[Data section Boundary: Start]

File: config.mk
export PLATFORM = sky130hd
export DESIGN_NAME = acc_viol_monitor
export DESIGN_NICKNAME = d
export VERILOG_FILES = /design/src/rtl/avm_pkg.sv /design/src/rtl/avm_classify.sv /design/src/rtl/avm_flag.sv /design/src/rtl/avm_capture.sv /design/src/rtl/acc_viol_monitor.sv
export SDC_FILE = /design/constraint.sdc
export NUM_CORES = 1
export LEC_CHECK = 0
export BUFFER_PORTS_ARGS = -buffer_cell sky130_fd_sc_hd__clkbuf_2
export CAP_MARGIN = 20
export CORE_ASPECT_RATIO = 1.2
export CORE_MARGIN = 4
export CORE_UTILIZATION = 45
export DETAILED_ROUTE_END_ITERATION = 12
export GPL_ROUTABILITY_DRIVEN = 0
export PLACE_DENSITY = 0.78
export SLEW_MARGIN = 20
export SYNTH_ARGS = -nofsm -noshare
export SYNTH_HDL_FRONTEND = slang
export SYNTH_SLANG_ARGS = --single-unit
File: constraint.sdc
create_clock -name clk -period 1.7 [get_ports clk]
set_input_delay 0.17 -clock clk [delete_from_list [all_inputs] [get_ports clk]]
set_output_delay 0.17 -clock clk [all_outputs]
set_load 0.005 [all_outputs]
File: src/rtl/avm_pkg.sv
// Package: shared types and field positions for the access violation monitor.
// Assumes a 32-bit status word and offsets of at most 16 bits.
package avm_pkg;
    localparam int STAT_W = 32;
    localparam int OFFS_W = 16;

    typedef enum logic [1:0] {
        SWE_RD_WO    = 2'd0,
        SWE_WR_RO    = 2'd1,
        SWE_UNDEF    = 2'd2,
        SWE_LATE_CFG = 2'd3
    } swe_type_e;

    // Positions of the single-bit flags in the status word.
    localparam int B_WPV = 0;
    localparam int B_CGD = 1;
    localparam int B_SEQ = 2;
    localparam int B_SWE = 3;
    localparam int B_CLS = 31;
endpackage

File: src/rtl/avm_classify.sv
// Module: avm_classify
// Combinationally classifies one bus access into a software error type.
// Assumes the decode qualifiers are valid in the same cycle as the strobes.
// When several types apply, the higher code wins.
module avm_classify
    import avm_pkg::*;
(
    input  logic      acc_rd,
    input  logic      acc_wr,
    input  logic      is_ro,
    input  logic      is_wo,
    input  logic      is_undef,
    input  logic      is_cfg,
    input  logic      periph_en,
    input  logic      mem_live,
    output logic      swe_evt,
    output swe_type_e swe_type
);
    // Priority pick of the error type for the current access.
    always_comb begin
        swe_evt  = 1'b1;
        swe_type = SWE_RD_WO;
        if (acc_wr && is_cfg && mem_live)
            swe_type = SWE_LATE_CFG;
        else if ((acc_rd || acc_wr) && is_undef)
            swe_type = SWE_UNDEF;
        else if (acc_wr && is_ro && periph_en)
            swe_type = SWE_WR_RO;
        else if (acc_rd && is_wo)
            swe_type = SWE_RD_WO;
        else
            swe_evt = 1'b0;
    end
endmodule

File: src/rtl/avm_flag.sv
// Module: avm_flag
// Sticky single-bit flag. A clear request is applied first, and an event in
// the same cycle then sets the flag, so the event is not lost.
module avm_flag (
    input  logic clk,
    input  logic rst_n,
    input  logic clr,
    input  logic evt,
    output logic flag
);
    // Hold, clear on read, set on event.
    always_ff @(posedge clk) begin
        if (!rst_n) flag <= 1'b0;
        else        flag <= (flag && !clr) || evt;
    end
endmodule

[Data section Boundary: End]

Your objective —
Check each line of the listing for "else", and copy the ones that hold it.

Answer area —
        else if ((acc_rd || acc_wr) && is_undef)
        else if (acc_wr && is_ro && periph_en)
        else if (acc_rd && is_wo)
        else
        else        flag <= (flag && !clr) || evt;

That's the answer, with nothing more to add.